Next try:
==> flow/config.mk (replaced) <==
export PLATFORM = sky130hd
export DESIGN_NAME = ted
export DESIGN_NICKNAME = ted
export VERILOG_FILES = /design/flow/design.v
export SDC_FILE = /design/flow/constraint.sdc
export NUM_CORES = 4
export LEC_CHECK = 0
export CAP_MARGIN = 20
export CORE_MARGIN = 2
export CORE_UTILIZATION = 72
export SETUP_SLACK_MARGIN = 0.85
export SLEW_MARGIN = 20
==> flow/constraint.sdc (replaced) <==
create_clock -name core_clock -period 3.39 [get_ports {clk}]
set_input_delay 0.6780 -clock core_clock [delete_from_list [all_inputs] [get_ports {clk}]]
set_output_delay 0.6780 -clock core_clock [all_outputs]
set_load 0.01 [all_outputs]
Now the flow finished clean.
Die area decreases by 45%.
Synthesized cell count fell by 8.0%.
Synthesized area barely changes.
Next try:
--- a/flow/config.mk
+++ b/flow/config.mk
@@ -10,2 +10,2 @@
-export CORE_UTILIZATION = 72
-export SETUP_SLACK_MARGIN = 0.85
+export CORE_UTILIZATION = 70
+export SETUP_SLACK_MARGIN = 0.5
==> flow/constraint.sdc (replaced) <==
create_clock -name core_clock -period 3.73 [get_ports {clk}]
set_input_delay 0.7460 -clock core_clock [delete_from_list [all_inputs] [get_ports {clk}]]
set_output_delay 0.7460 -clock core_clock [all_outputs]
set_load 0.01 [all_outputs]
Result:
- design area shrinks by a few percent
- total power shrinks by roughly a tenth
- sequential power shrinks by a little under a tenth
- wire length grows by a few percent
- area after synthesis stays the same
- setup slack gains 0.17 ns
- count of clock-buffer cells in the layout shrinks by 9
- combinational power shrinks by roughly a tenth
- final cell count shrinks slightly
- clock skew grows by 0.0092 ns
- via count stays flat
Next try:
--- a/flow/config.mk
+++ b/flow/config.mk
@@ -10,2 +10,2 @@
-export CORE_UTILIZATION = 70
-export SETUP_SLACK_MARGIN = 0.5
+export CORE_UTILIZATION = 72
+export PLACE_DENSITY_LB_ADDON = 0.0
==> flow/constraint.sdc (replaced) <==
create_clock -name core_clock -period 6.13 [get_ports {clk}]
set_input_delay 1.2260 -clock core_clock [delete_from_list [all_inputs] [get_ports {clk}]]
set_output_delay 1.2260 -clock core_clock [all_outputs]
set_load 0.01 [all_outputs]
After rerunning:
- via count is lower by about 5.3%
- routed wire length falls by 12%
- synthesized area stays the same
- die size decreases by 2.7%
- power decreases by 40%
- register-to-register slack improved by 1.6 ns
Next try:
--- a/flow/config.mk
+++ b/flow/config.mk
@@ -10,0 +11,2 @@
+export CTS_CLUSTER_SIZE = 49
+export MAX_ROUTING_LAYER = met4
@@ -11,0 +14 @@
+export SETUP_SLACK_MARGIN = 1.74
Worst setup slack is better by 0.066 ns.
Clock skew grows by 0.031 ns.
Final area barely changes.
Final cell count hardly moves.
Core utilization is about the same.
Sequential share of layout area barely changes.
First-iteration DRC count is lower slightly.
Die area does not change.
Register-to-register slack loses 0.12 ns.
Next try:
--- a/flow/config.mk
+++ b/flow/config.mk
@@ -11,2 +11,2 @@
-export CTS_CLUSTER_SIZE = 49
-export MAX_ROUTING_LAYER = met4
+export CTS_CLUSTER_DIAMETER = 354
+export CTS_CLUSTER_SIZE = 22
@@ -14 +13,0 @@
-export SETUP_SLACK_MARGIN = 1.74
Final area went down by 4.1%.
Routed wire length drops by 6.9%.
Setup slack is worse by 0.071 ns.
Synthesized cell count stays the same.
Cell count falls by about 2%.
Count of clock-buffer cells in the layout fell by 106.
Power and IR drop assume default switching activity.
== yarrow ==
==> flow/design.v (excerpt) <==
module mat_mul #
	(
        parameter integer DIM_LOG = 2,     
        parameter integer DIM = 2**DIM_LOG,
        parameter integer SIZE = DIM*DIM,
        parameter integer SIZE_LOG = 2*DIM_LOG,
        parameter integer DATA_WIDTH = 32
    )
    (
		input wire  s00_axi_aclk,
		input wire  s00_axi_aresetn,
		output wire  s00_axis_tready,
		input wire [DATA_WIDTH-1 : 0] s00_axis_tdata,
		input wire  s00_axis_tlast,
        input wire  s00_axis_tvalid,
		output wire  m00_axis_tvalid,
        output wire [DATA_WIDTH-1 : 0] m00_axis_tdata,
        output wire [(DATA_WIDTH/8)-1 : 0] m00_axis_tstrb,
        output wire  m00_axis_tlast,
        input wire  m00_axis_tready,
        input wire sel,
        input wire start
    );
Size in the first run: ~78 I/O pins, about 80000 sq um of cells after synthesis.
==> flow/config.mk <==
export PLATFORM = sky130hd
export DESIGN_NAME = mat_mul
export DESIGN_NICKNAME = mat_mul
export VERILOG_FILES = /design/flow/design.v
export SDC_FILE = /design/flow/constraint.sdc
export NUM_CORES = 4
export LEC_CHECK = 0
export ABC_AREA = 0
export CAP_MARGIN = 20
export CORE_MARGIN = 2
export CORE_UTILIZATION = 66
export GPL_ROUTABILITY_DRIVEN = 1
export HOLD_SLACK_MARGIN = 0.05
export PLACE_DENSITY_LB_ADDON = 0.03
export SETUP_SLACK_MARGIN = 0.07
export SLEW_MARGIN = 20
==> flow/constraint.sdc <==
create_clock -name core_clock -period 6.58 [get_ports {s00_axi_aclk}]
set_input_delay 1.3160 -clock core_clock [delete_from_list [all_inputs] [get_ports {s00_axi_aclk}]]
set_output_delay 1.3160 -clock core_clock [all_outputs]
set_load 0.01 [all_outputs]
run.sh (not shown) runs the stock make flow with config.mk's settings and CLKGATE_MAP_FILE=.
yarrow finished all stages; however, its layout fails the closing checks, the failures being setup timing.
==> flow/design.v (excerpt) <==
module axi_to_apb_bridge (
    input  logic        clk,
    input  logic        rst_n,
    input  logic [31:0] awaddr,
    input  logic        awvalid,
    output logic        awready,
    input  logic [31:0] wdata,
    input  logic        wvalid,
    output logic        wready,
    output logic        bvalid,
    input  logic        bready,
    output logic        PSEL,
    output logic        PENABLE,
    output logic        PWRITE,
    output logic [31:0] PADDR,
    output logic [31:0] PWDATA
);
    typedef enum logic [2:0] {IDLE, SETUP, ACCESS, WAIT_DONE} state_t;
    state_t state;
    logic [31:0] addr_reg;
    int burst_cnt;
    localparam int burst_len = 4;
    always_ff @(posedge clk or negedge rst_n) begin
        if (!rst_n) begin
            state     <= IDLE;
            awready   <= 0;
            wready    <= 0;
            bvalid    <= 0;
            PSEL      <= 0;
            PENABLE   <= 0;
            PWRITE    <= 0;
            PADDR     <= 0;
  ...
==> flow/config.mk <==
export PLATFORM = sky130hd
export DESIGN_NAME = axi_to_apb_bridge
export DESIGN_NICKNAME = axi_to_apb_bridge
export VERILOG_FILES = /design/flow/design.v
export SDC_FILE = /design/flow/constraint.sdc
export NUM_CORES = 4
export LEC_CHECK = 0
export ABC_AREA = 1
export CAP_MARGIN = 0
export CORE_MARGIN = 2
export CORE_UTILIZATION = 72
export CTS_CLUSTER_DIAMETER = 323
export CTS_CLUSTER_SIZE = 72
export PLACE_DENSITY_LB_ADDON = 0.01
export SETUP_SLACK_MARGIN = 0.27
export SLEW_MARGIN = 20
==> flow/constraint.sdc <==
create_clock -name core_clock -period 0.917 [get_ports {clk}]
set_input_delay 0.1834 -clock core_clock [delete_from_list [all_inputs] [get_ports {clk}]]
set_output_delay 0.1834 -clock core_clock [all_outputs]
set_load 0.01 [all_outputs]
run.sh (not shown) runs the stock make flow with config.mk's settings and CLKGATE_MAP_FILE=.
The baseline failed in global placement (3_3_place_gp).
==> exp/nickel: inputs <==
## lc4_core
module lc4_core
   (input  wire        clk,
    input  wire        rst,
    output wire [15:0] o_cur_pc,
    input  wire [15:0] i_cur_insn,
    output wire [15:0] o_dmem_addr,
    input  wire [15:0] i_cur_dmem_data,
    output wire        o_dmem_we,
    output wire [15:0] o_dmem_towrite,
    output wire [1:0]  test_stall,
    output wire [15:0] test_cur_pc,
    output wire [15:0] test_cur_insn,
    output wire        test_regfile_we,
    output wire [2:0]  test_regfile_wsel,
    output wire [15:0] test_regfile_data,
    output wire        test_nzp_we,
    output wire [2:0]  test_nzp_new_bits,
    output wire        test_dmem_we,
    output wire [15:0] test_dmem_addr,
    output wire [15:0] test_dmem_data
    );
Settings: LEC_CHECK=0, ABC_AREA=1, CAP_MARGIN=20, CELL_PAD_IN_SITES_GLOBAL_PLACEMENT=1, CORE_MARGIN=8, CORE_UTILIZATION=27, CTS_CLUSTER_DIAMETER=23, CTS_CLUSTER_SIZE=11, GPL_ROUTABILITY_DRIVEN=1, GPL_TIMING_DRIVEN=1, PLACE_DENSITY_LB_ADDON=0.06, SETUP_SLACK_MARGIN=0.01, SLEW_MARGIN=15, TNS_END_PERCENT=65; clock period 39.7 ns.
run.sh (not shown) runs the stock make flow with config.mk's settings and CLKGATE_MAP_FILE=.
==> exp/willow (differences from exp/nickel) <==
- ABC_AREA: 1 -> default
- CELL_PAD_IN_SITES_GLOBAL_PLACEMENT: 1 -> default
- CORE_MARGIN: 8 -> 2
- CORE_UTILIZATION: 27 -> 68
- CTS_CLUSTER_DIAMETER: 23 -> default
- CTS_CLUSTER_SIZE: 11 -> 34
- GPL_ROUTABILITY_DRIVEN: 1 -> default
- GPL_TIMING_DRIVEN: 1 -> default
- PLACE_DENSITY_LB_ADDON: 0.06 -> default
- SETUP_SLACK_MARGIN: 0.01 -> 4.94
- SLEW_MARGIN: 15 -> 20
- TNS_END_PERCENT: 65 -> default
==> flow/constraint.sdc (replaced) <==
create_clock -name core_clock -period 36.5 [get_ports {clk}]
set_input_delay 7.3000 -clock core_clock [delete_from_list [all_inputs] [get_ports {clk}]]
set_output_delay 7.3000 -clock core_clock [all_outputs]
set_load 0.01 [all_outputs]
==> exp/indigo (differences from exp/nickel) <==
- ABC_AREA: 1 -> default
- CELL_PAD_IN_SITES_GLOBAL_PLACEMENT: 1 -> default
- CORE_MARGIN: 8 -> 2
- CORE_UTILIZATION: 27 -> 58
- CTS_CLUSTER_DIAMETER: 23 -> default
- CTS_CLUSTER_SIZE: 11 -> default
- GPL_ROUTABILITY_DRIVEN: 1 -> default
- GPL_TIMING_DRIVEN: 1 -> default
- PLACE_DENSITY_LB_ADDON: 0.06 -> default
- SETUP_SLACK_MARGIN: 0.01 -> 5.0
- SLEW_MARGIN: 15 -> 20
- TNS_END_PERCENT: 65 -> default
==> flow/constraint.sdc (replaced) <==
create_clock -name core_clock -period 31.8 [get_ports {clk}]
set_input_delay 6.3600 -clock core_clock [delete_from_list [all_inputs] [get_ports {clk}]]
set_output_delay 6.3600 -clock core_clock [all_outputs]
set_load 0.01 [all_outputs]
==> exp/ember (differences from exp/nickel) <==
- CELL_PAD_IN_SITES_GLOBAL_PLACEMENT: 1 -> default
- CORE_MARGIN: 8 -> 2
- CORE_UTILIZATION: 27 -> 57
- CTS_CLUSTER_DIAMETER: 23 -> default
- CTS_CLUSTER_SIZE: 11 -> 98
- HOLD_SLACK_MARGIN: default -> 0.28
- PLACE_DENSITY: default -> 0.47
- PLACE_DENSITY_LB_ADDON: 0.06 -> default
- SETUP_SLACK_MARGIN: 0.01 -> -0.98
- SLEW_MARGIN: 15 -> 20
- TNS_END_PERCENT: 65 -> default
==> flow/constraint.sdc (replaced) <==
create_clock -name core_clock -period 21.7 [get_ports {clk}]
set_input_delay 4.3400 -clock core_clock [delete_from_list [all_inputs] [get_ports {clk}]]
set_output_delay 4.3400 -clock core_clock [all_outputs]
set_load 0.01 [all_outputs]
==> run summary <==
Fail Reasons: setup timing
fillcell total: 4,809
outcome: complete, but fails checks
Max-area cell class: multi-input combinational cells
vias in the first global route: 50,900
Flops: 515
CP Launch Type: flop
FF/Latch Area: 10,300 um^2
highest routed layer: met5
Final setup viols: 38
first-pass GRT wire length: 280,000 um
setup slack after layout: -11,680 ps
Source of the figures above: exp/ember
==> maple: inputs <==
==> flow/design.v (excerpt) <==
module spi_host #
	(
		parameter C_S_AXIS_TDATA_WIDTH = 32,
		parameter integer C_S_AXI_DATA_WIDTH	= 32,
		parameter integer C_S_AXI_ADDR_WIDTH	= 8,
		parameter integer SPI_CS_WIDTH	= 16
	) (
	input spi_clk_i,
	output spi_clk_o,
	output spi_clk_t,
	input spi_mosi_i,
	output spi_mosi_o,
	output spi_mosi_t,
	input spi_miso_i,
	output spi_miso_o,
	output spi_miso_t,
	input [SPI_CS_WIDTH - 1:0]spi_cs_i,
	output [SPI_CS_WIDTH - 1:0]spi_cs_o,
	output [SPI_CS_WIDTH - 1:0]spi_cs_t,
	input  s_axi_aclk,
	input  s_axi_aresetn,
	input [C_S_AXI_ADDR_WIDTH-1 : 0] s_axi_awaddr,
	input  s_axi_awvalid,
	output  s_axi_awready,
	input [C_S_AXI_DATA_WIDTH-1 : 0] s_axi_wdata,
	input  s_axi_wvalid,
	output  s_axi_wready,
	output [1 : 0] s_axi_bresp,
	output  s_axi_bvalid,
	input  s_axi_bready,
	input [C_S_AXI_ADDR_WIDTH-1 : 0] s_axi_araddr,
	input  s_axi_arvalid,
	output  s_axi_arready,
	output [C_S_AXI_DATA_WIDTH-1 : 0] s_axi_rdata,
	output [1 : 0] s_axi_rresp,
	output  s_axi_rvalid,
	input  s_axi_rready,
	output  s_axis_tready,
	input [C_S_AXIS_TDATA_WIDTH-1 : 0] s_axis_tdata,
	input  s_axis_tlast,
	input  s_axis_tvalid,
	input  m_axis_tready,
	output [C_S_AXIS_TDATA_WIDTH-1 : 0] m_axis_tdata,
	output  m_axis_tlast,
	output  m_axis_tvalid
);
make LEC_CHECK=0 CAP_MARGIN=20 CORE_MARGIN=2 CORE_UTILIZATION=72 CTS_CLUSTER_DIAMETER=34 CTS_CLUSTER_SIZE=25 PLACE_DENSITY_LB_ADDON=0.25 SETUP_SLACK_MARGIN=1.24 SLEW_MARGIN=20 TNS_END_PERCENT=50 finish   # period 4.27 ns
run.sh (not shown) runs the stock make flow with config.mk's settings and CLKGATE_MAP_FILE=.
==> nickel: changes against maple <==
==> flow/config.mk (replaced) <==
export PLATFORM = sky130hd
export DESIGN_NAME = spi_host
export DESIGN_NICKNAME = spi_host
export VERILOG_FILES = /design/flow/design.v
export SDC_FILE = /design/flow/constraint.sdc
export NUM_CORES = 4
export LEC_CHECK = 0
export CAP_MARGIN = 20
export CORE_MARGIN = 2
export CORE_UTILIZATION = 23
export PLACE_DENSITY = 0.6
export SLEW_MARGIN = 20
==> flow/constraint.sdc (replaced) <==
create_clock -name core_clock -period 11.4 [get_ports {s_axi_aclk}]
set_input_delay 2.2800 -clock core_clock [delete_from_list [all_inputs] [get_ports {s_axi_aclk}]]
set_output_delay 2.2800 -clock core_clock [all_outputs]
set_load 0.01 [all_outputs]
==> willow: changes against maple <==
==> flow/config.mk (replaced) <==
export PLATFORM = sky130hd
export DESIGN_NAME = spi_host
export DESIGN_NICKNAME = spi_host
export VERILOG_FILES = /design/flow/design.v
export SDC_FILE = /design/flow/constraint.sdc
export NUM_CORES = 4
export LEC_CHECK = 0
export ABC_AREA = 1
export CAP_MARGIN = 20
export CORE_MARGIN = 2
export CORE_UTILIZATION = 72
export CTS_CLUSTER_DIAMETER = 40
export CTS_CLUSTER_SIZE = 72
export HOLD_SLACK_MARGIN = -0.1
export PLACE_DENSITY = 0.37
export SLEW_MARGIN = 20
==> flow/constraint.sdc (replaced) <==
create_clock -name core_clock -period 9.04 [get_ports {s_axi_aclk}]
set_input_delay 1.8080 -clock core_clock [delete_from_list [all_inputs] [get_ports {s_axi_aclk}]]
set_output_delay 1.8080 -clock core_clock [all_outputs]
set_load 0.01 [all_outputs]
==> violet: changes against maple <==
==> flow/config.mk (replaced) <==
export PLATFORM = sky130hd
export DESIGN_NAME = spi_host
export DESIGN_NICKNAME = spi_host
export VERILOG_FILES = /design/flow/design.v
export SDC_FILE = /design/flow/constraint.sdc
export NUM_CORES = 4
export LEC_CHECK = 0
export ABC_AREA = 1
export CAP_MARGIN = 20
export CORE_MARGIN = 2
export CORE_UTILIZATION = 72
export PLACE_DENSITY = 0.6
export SLEW_MARGIN = 20
==> flow/constraint.sdc (replaced) <==
create_clock -name core_clock -period 7.34 [get_ports {s_axi_aclk}]
set_input_delay 1.4680 -clock core_clock [delete_from_list [all_inputs] [get_ports {s_axi_aclk}]]
set_output_delay 1.4680 -clock core_clock [all_outputs]
set_load 0.01 [all_outputs]
==> results <==
In sequential cell count, willow and nickel do not differ.
The lowest power belongs to willow, the highest to nickel.
The lowest critical path depth belongs to nickel, the highest to violet.
Register-to-register slack: violet < willow < nickel.
Combinational power, highest first: nickel, violet, willow.
Wire length: willow > violet > nickel.
The lowest clock skew belongs to violet, the highest to willow.
maple stopped in global routing. willow went through all stages and came out clean. violet completed without violations. nickel went through all stages and came out clean.
==> figures <==
quantity	nickel	violet	maple	willow
Status	timing/DRC/antenna clean	timing/DRC/antenna clean	did not finish	timing/DRC/antenna clean
Stage where the flow stopped	-	-	global routing	-
Net switching power	1.31 mW	676 µW	-	650 µW
Count of maximum capacitance violations	0	0	-	0
Post-route non-filler standard cell count	2373	2553	-	2562
Peak supply drop	0.121 mV	0.171 mV	-	0.174 mV
R2r startpoint	spi_control_state[2]	spi_control_state[1]	-	spi_control_state[1]
Endpoint of the worst hold path	spi_clk_pscl[14]	front.spi_tx_data[2]	-	front.spi_tx_data[2]
Buffers plus inverters on the worst setup path	4	4	-	2
Area growth from synthesis to final layout	23.8%	18.3%	-	19.1%
Origin of the worst min-delay path	spi_clk_pscl[14]	front.spi_tx_data[2]	-	front.spi_tx_data[2]
Cell Rows	89	52	50	52
Area of the core region	58900 µm²	20100 µm²	18600 µm²	20100 µm²
Cell count along the critical path	10	15	-	11
Count of clock buffers in the final design	41	30	-	33
Combinational Power Share	37.8%	4.5%	-	4.2%


==> inputs of 11-03 <==
Starting RTL as in the previous note.
Design spi_host, start of the top module:
module spi_host #
	(
		parameter C_S_AXIS_TDATA_WIDTH = 32,
		parameter integer C_S_AXI_DATA_WIDTH	= 32,
		parameter integer C_S_AXI_ADDR_WIDTH	= 8,
		parameter integer SPI_CS_WIDTH	= 16
	) (
	input spi_clk_i,
	output spi_clk_o,
	output spi_clk_t,
	input spi_mosi_i,
	output spi_mosi_o,
	output spi_mosi_t,
	input spi_miso_i,
	output spi_miso_o,
	output spi_miso_t,
	input [SPI_CS_WIDTH - 1:0]spi_cs_i,
	output [SPI_CS_WIDTH - 1:0]spi_cs_o,
	output [SPI_CS_WIDTH - 1:0]spi_cs_t,
	input  s_axi_aclk,
	input  s_axi_aresetn,
	input [C_S_AXI_ADDR_WIDTH-1 : 0] s_axi_awaddr,
	input  s_axi_awvalid,
	output  s_axi_awready,
	input [C_S_AXI_DATA_WIDTH-1 : 0] s_axi_wdata,
	input  s_axi_wvalid,
	output  s_axi_wready,
	output [1 : 0] s_axi_bresp,
	output  s_axi_bvalid,
	input  s_axi_bready,
	input [C_S_AXI_ADDR_WIDTH-1 : 0] s_axi_araddr,
	input  s_axi_arvalid,
	output  s_axi_arready,
	output [C_S_AXI_DATA_WIDTH-1 : 0] s_axi_rdata,
	output [1 : 0] s_axi_rresp,
	output  s_axi_rvalid,
	input  s_axi_rready,
	output  s_axis_tready,
	input [C_S_AXIS_TDATA_WIDTH-1 : 0] s_axis_tdata,
	input  s_axis_tlast,
	input  s_axis_tvalid,
	input  m_axis_tready,
	output [C_S_AXIS_TDATA_WIDTH-1 : 0] m_axis_tdata,
	output  m_axis_tlast,
	output  m_axis_tvalid
);
==> flow/config.mk <==
export PLATFORM = sky130hd
export DESIGN_NAME = spi_host
export DESIGN_NICKNAME = spi_host
export VERILOG_FILES = /design/flow/design.v
export SDC_FILE = /design/flow/constraint.sdc
export NUM_CORES = 4
export LEC_CHECK = 0
export CAP_MARGIN = 20
export CORE_MARGIN = 2
export CORE_UTILIZATION = 72
export CTS_CLUSTER_DIAMETER = 91
export CTS_CLUSTER_SIZE = 24
export PLACE_DENSITY = 0.35
export SETUP_SLACK_MARGIN = 1.18
export SLEW_MARGIN = 20
export TNS_END_PERCENT = 80
==> flow/constraint.sdc <==
create_clock -name core_clock -period 4.27 [get_ports {s_axi_aclk}]
set_input_delay 0.8540 -clock core_clock [delete_from_list [all_inputs] [get_ports {s_axi_aclk}]]
set_output_delay 0.8540 -clock core_clock [all_outputs]
set_load 0.01 [all_outputs]
==> inputs of 03-23, as changes to 11-03 <==
- CORE_UTILIZATION: 72 -> 70
- CTS_CLUSTER_DIAMETER: 91 -> default
- PLACE_DENSITY: 0.35 -> 0.6
- SETUP_SLACK_MARGIN: 1.18 -> default
- TNS_END_PERCENT: 80 -> default
==> flow/constraint.sdc (replaced) <==
create_clock -name core_clock -period 4.54 [get_ports {s_axi_aclk}]
set_input_delay 0.9080 -clock core_clock [delete_from_list [all_inputs] [get_ports {s_axi_aclk}]]
set_output_delay 0.9080 -clock core_clock [all_outputs]
set_load 0.01 [all_outputs]
==> impl.org <==
#+TITLE: Implementation results

** Global routing
- The first global-routing pass estimated 73600 um of wire.
- Grt met3 use :: 12.6%

** Final layout
- Share of cell area taken by multi-input logic gates :: 43.0%

** Floorplan
- The core region is 18600 um^2.
- Chip footprint :: 20100 um^2

** Outcome
- Status :: timing/DRC/antenna clean
the above is filed under 11-03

- - - - - - -

-- Exercise details --
Go through the records above and count every line that includes "lower". Give the number and nothing else.

-- Expected output --
2